I'm a brazilian sansei, and finally engaged seriously into learning japanese. I just finished Part One (Lessons 1-12) of RTK 1 and I'm really happy to finally being able to memorize kanji, since like many people, I had a bad experience with Nihongakko as a kid.
I'm sorry if it's a stupid question what I'm about to make, but I didn't find anything specifically related to that in the forum. My terrible doubt is: how can I jump from knowing the meaning of the kanji and knowing how to write it to knowing how to read the kanji in japanese?
Ex: the kanji 一. I know it means "one" or "first", but how can I get to learn to, in a japanese text, read "ichi" or "hito(tsu)" or else, to learn how to pronounce the character, since in RTK there isn't anything about this? Heisig makes it very clear in the Introduction of the book.
Thanks in advance!
Last edited by akemimeka (2012 August 05, 6:53 pm)
RTK 2 goes onto this, though most people say it's easier/smoother to just learn as you go. From what I understand, you just need to learn the basics about the difference between kun-yomi and on-yomi, then go ahead and start learning vocabulary. As you learn vocabulary (in Kanji) you'll be learning on-yomi and kun-yomi along with it (i.e. at jisho.org if I look up a word I can generally guess which sounds come from which kanji, and if I can't, I hit the "Kanji details" and figure it out from there.)
And then you just choose if you want to learn it passively through experiencing the common onyomi/kunyomi when you encounter vocabulary (while you're actively learning the vocabulary themselves), or actively by, for example, making an Anki deck for seeing a Kanji and having to say its onyomi/kunyomi to get that card "right" (Most people wouldn't do this, especially because a lot of onyomi are very rare and better to learn on a per-word basis)
OR you could use RTK2 to do both actively at the same time, though I've heard this is very challenging/discouraging.
Some people say to just learn vocabulary after finishing RTK 1. Is that the method you guys used? What do you recommend? I'm going smoothly through RTK 1, but sometimes I feel that I should be doing something more than "just" that... I guess it's just kinda frustrating to look at japanese manga, books or tv shows and, even though I can know the meaning and extract some tiny bits of information from what the context shows, I still can't read it. Maybe I'm just too anxious to learn...
Besides all that, jisho.org really seems interesting and reliable. I'll definively use it.
Last edited by akemimeka (2012 August 06, 10:27 am)
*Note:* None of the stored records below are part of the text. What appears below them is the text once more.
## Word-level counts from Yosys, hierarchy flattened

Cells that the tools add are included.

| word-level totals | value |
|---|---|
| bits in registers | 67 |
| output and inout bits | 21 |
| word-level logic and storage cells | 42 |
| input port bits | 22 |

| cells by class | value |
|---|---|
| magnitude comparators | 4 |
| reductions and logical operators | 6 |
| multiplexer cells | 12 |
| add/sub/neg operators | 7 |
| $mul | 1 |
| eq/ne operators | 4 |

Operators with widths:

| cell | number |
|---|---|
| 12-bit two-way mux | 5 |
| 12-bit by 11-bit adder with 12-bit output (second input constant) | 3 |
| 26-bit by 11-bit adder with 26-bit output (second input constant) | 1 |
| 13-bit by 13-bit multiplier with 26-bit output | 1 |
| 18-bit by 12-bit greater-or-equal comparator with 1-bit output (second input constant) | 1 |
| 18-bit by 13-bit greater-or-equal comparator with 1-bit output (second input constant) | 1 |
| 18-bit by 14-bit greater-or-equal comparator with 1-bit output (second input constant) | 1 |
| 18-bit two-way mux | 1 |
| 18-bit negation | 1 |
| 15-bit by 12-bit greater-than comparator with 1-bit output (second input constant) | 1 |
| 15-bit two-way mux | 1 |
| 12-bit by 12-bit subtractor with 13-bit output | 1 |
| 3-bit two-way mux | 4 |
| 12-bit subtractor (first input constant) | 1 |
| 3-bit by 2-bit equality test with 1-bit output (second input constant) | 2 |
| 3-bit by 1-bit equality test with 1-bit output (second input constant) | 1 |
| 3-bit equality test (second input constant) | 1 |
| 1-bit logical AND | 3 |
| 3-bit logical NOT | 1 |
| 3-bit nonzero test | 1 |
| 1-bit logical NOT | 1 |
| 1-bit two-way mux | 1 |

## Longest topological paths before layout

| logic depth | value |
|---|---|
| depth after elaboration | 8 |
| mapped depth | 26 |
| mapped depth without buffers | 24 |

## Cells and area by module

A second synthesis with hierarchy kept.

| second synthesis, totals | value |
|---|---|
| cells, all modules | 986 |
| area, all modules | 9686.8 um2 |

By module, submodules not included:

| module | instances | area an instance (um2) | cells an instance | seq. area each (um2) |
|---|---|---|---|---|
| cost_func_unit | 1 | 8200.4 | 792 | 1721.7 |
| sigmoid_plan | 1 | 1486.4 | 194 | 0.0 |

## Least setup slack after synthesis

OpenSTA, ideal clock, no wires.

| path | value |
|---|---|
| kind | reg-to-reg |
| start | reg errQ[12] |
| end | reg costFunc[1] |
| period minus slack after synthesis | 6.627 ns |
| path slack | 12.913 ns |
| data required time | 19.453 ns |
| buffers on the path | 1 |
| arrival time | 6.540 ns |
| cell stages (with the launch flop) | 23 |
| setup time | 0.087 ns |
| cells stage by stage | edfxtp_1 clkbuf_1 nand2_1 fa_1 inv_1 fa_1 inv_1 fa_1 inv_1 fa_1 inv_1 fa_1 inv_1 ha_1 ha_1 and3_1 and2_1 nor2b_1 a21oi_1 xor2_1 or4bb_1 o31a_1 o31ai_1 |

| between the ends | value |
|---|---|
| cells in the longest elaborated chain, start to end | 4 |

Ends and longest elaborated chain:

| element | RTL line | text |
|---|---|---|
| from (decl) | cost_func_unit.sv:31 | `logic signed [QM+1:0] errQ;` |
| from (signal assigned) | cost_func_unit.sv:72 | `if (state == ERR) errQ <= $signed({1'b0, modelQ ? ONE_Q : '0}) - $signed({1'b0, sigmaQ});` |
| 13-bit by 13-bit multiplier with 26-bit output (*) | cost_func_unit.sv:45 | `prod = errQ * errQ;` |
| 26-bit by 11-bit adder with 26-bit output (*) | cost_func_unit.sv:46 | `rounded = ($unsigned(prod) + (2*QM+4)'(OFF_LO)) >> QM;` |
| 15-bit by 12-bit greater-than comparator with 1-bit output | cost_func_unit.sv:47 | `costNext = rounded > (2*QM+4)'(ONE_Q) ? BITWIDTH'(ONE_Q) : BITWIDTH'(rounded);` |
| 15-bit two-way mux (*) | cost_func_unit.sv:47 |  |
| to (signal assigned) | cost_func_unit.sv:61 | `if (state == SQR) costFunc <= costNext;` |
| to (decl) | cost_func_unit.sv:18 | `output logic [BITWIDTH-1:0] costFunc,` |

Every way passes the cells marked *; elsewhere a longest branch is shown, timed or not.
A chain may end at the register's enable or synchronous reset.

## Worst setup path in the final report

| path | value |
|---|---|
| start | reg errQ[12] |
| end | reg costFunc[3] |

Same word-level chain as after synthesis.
For me personally I've noticed that i just pick up things through reading sentences with furigana. I use the website iknow.jp and the grammar text 'Understanding Basic Japanese Grammar', which provides A LOT of sentences with furigana. It doesn't take many sentences for a pronunciation to stick. You read a sentence a few times or you see another sentence with the same character, same furigana and voila. It kind of happens like diffusion, naturally.. After learning RTK, the diffusion happens easily because you have some background with the kanji you are seeing. I do have RTK2 and RTK3 which I will probably go through.
iknow.jp, pronounces the sentence for you too and you just have to take some time to match up what you hear to the written sentence.
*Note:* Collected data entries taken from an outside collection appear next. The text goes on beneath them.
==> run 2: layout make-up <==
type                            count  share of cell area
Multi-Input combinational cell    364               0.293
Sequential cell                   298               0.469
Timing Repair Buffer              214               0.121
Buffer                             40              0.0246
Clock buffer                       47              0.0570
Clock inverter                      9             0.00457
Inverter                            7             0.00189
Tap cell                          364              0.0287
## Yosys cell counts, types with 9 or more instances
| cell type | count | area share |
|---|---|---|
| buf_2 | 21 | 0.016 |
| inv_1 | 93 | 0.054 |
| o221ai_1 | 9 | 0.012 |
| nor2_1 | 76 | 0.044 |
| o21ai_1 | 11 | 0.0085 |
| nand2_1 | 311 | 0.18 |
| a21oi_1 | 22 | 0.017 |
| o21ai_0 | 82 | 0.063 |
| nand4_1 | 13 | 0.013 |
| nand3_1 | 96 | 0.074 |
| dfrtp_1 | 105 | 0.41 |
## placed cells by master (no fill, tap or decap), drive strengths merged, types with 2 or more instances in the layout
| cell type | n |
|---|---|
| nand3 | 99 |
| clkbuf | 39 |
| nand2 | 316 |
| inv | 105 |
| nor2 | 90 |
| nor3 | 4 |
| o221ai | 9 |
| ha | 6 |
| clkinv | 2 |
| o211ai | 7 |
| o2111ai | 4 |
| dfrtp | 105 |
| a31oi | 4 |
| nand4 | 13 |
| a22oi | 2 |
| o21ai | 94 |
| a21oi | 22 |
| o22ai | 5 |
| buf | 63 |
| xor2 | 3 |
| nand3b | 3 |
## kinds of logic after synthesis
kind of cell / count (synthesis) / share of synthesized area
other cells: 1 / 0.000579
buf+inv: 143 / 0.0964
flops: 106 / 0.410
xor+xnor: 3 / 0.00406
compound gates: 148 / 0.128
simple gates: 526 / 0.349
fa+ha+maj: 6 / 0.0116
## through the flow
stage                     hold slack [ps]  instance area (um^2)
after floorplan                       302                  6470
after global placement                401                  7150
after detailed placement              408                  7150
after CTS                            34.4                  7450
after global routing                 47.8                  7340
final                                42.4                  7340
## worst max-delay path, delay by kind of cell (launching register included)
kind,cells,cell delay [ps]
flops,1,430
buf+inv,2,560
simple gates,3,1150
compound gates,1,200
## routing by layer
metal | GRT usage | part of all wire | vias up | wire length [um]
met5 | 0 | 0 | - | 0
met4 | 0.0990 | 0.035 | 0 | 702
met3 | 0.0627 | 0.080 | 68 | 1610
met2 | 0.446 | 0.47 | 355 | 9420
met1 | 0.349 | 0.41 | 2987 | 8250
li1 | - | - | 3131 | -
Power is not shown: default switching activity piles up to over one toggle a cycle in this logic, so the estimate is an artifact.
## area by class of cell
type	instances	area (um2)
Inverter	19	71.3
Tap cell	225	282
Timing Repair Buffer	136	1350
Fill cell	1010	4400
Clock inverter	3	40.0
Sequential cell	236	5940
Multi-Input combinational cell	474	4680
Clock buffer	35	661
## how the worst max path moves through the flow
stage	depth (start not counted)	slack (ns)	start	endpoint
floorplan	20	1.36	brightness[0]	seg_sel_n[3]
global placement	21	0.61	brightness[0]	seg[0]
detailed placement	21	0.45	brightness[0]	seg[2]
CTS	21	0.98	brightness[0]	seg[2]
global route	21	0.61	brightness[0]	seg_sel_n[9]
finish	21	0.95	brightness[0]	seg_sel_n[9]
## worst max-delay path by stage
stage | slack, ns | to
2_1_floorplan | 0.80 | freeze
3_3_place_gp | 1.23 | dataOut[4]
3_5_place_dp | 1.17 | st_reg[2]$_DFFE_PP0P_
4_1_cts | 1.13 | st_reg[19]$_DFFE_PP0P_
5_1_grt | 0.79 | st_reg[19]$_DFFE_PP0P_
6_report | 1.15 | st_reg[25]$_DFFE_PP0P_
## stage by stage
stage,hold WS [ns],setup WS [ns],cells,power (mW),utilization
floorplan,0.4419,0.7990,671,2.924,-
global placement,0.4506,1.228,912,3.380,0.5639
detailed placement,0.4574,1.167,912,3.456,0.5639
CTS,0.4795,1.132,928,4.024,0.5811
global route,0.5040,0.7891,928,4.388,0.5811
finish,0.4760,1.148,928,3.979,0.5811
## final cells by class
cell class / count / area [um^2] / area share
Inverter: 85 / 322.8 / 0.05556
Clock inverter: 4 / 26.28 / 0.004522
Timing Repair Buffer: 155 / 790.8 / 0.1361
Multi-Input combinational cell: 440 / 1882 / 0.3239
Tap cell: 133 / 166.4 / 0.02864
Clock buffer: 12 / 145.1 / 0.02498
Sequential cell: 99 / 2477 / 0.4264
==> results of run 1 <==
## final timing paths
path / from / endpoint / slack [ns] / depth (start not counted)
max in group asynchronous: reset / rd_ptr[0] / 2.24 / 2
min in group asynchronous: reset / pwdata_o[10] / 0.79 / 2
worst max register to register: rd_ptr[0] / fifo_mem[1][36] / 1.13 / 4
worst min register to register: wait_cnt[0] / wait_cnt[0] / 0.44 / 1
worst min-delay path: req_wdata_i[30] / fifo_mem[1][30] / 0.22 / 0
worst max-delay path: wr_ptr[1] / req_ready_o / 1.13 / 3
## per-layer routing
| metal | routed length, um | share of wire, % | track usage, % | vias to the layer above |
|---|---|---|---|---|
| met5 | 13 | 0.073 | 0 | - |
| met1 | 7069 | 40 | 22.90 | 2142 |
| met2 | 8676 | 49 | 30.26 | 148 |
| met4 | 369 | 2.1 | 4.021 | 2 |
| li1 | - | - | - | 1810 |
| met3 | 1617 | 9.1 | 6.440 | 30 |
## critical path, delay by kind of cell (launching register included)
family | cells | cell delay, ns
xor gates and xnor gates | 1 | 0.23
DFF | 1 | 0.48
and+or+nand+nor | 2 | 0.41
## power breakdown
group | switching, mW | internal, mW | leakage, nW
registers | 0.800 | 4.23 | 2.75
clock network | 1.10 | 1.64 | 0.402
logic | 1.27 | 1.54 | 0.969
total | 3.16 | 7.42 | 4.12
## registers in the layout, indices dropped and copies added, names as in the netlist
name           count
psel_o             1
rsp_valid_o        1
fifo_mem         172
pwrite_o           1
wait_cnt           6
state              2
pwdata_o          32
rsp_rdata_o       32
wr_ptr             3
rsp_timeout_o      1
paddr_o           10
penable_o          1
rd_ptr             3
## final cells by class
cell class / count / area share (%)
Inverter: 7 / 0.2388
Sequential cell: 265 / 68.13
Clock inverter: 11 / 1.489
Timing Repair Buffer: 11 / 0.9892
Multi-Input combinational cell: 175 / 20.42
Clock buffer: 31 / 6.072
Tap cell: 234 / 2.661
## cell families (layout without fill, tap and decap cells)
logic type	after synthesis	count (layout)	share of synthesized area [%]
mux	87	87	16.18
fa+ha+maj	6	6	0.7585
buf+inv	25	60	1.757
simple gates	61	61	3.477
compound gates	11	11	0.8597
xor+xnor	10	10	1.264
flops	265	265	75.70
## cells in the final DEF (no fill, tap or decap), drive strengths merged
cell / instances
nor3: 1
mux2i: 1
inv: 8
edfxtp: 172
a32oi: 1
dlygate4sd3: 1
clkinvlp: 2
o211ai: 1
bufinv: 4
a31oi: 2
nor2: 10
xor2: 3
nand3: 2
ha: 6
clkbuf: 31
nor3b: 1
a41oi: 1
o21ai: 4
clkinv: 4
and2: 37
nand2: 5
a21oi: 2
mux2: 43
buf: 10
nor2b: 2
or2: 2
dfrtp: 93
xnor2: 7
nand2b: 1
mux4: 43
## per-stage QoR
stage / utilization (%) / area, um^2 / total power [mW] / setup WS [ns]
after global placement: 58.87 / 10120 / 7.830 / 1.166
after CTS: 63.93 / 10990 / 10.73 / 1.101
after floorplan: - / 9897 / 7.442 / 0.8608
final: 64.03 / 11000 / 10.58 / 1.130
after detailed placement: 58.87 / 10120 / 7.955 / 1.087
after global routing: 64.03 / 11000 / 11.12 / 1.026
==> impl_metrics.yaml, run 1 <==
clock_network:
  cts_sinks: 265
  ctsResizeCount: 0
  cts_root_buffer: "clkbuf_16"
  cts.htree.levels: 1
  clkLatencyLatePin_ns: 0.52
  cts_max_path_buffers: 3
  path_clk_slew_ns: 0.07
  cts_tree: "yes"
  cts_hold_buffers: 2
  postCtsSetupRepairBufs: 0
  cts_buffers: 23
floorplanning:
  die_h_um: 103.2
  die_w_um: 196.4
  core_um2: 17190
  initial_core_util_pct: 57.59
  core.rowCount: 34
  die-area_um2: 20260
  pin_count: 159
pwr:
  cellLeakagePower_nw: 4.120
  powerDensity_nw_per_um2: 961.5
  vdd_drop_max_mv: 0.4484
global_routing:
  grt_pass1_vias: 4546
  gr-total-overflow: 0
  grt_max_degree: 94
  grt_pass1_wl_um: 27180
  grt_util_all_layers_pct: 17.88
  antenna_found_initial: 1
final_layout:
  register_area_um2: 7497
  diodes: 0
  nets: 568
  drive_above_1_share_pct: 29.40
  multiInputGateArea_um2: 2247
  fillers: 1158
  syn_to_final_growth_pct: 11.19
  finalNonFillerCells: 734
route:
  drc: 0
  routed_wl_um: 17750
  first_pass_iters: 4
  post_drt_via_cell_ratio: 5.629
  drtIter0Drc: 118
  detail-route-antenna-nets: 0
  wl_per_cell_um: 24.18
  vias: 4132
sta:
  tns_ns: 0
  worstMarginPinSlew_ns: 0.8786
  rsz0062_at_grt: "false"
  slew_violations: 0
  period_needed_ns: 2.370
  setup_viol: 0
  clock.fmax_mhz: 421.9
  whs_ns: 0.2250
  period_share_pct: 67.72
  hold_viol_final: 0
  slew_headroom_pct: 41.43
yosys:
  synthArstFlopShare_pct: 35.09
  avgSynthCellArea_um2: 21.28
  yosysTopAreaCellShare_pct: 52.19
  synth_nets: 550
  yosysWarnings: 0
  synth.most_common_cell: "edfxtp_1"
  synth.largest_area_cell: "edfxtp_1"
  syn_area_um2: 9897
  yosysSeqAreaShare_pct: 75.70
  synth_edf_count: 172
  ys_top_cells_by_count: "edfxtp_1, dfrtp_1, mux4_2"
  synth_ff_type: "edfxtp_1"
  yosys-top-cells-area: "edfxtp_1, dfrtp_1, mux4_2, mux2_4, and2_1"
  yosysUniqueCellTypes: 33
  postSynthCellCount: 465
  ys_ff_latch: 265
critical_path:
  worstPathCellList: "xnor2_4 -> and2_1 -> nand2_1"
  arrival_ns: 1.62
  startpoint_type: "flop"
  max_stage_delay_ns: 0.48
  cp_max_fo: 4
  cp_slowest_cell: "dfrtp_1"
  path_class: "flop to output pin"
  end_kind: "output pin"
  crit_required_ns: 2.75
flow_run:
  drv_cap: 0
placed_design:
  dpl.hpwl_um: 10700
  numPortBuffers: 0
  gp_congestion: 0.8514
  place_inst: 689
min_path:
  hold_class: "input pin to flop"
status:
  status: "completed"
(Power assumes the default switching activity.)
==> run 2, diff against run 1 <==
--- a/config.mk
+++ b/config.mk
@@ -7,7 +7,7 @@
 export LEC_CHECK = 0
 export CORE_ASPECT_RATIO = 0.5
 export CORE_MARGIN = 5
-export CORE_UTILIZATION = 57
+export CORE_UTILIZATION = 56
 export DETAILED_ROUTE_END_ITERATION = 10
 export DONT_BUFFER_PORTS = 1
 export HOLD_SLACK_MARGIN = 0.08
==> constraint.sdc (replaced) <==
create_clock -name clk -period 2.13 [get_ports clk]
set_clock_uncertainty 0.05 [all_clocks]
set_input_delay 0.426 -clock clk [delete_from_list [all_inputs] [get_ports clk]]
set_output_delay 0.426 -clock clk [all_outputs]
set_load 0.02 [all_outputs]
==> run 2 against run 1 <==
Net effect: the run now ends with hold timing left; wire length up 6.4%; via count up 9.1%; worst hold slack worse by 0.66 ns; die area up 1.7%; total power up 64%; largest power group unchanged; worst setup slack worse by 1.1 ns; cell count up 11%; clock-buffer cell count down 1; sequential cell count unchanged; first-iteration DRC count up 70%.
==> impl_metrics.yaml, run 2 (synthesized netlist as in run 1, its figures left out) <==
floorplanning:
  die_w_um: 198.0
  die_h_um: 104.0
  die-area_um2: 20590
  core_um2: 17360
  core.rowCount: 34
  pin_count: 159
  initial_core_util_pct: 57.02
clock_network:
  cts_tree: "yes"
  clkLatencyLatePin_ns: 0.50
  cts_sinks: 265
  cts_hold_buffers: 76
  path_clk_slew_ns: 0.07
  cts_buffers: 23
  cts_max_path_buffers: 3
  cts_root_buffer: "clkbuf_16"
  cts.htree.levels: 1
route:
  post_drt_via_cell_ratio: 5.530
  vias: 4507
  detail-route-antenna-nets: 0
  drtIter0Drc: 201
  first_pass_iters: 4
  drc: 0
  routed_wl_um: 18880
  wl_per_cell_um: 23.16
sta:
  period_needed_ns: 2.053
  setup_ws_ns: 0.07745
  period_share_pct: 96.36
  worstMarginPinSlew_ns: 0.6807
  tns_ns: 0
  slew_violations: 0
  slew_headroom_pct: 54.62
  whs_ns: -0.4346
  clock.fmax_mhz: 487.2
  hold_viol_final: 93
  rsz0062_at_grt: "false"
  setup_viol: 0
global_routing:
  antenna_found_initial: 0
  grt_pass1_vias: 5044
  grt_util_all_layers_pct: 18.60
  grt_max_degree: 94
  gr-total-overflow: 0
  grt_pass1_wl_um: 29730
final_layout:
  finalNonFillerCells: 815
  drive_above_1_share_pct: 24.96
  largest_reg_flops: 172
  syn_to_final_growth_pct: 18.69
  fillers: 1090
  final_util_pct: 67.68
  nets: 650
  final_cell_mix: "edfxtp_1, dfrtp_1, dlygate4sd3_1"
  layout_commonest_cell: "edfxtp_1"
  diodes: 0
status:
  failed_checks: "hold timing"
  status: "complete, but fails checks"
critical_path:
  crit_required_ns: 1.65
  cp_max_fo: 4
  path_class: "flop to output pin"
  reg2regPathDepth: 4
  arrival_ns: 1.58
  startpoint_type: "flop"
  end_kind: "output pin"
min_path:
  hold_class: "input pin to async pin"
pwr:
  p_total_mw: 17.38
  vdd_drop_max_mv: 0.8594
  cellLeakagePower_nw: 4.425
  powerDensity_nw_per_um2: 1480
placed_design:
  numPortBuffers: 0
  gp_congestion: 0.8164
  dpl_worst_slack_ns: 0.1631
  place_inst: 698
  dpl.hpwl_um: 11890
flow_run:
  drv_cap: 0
I think it's definitely easier to just focus on RTK and finish it and then focus on vocabulary because it makes vocabulary learning faster since you know and can recognize the kanji that make up the vocab word. It makes it stick in your head better than if you didn't know the character. Depending on how much time you have and dedication, you could finish RTK1 in 2 months, which is about 30-40 kanji a day. If that's the case, it's not that long of a wait.
Last edited by Miyumera (2012 August 06, 10:48 am)
learn it passively through experiencing the common onyomi/kunyomi when you encounter vocabulary
⬆ Best answer.
You need to put yourself in the position where you are actively encountering vocabulary. How you choose to do this depends on your interests - do what you find fascinating. It will get easier and you'll get better as you persist. Most students of Japanese will be baffled by kanji when encountering new vocab but you will have the advantage of RTK.
So, from this part on, it's more like the AJATT immersion "method", right?
Sure, if you want to call it a "method". I'd say more like "common sense", lol. Find something to read that you find interesting enough to keep yourself motivated. Yes, I said "read" on purpose. You can watch anime or listen to J-Pop until the cows come home and hardly progress unless you expose your retinae to Japanese subtitles or lyrics.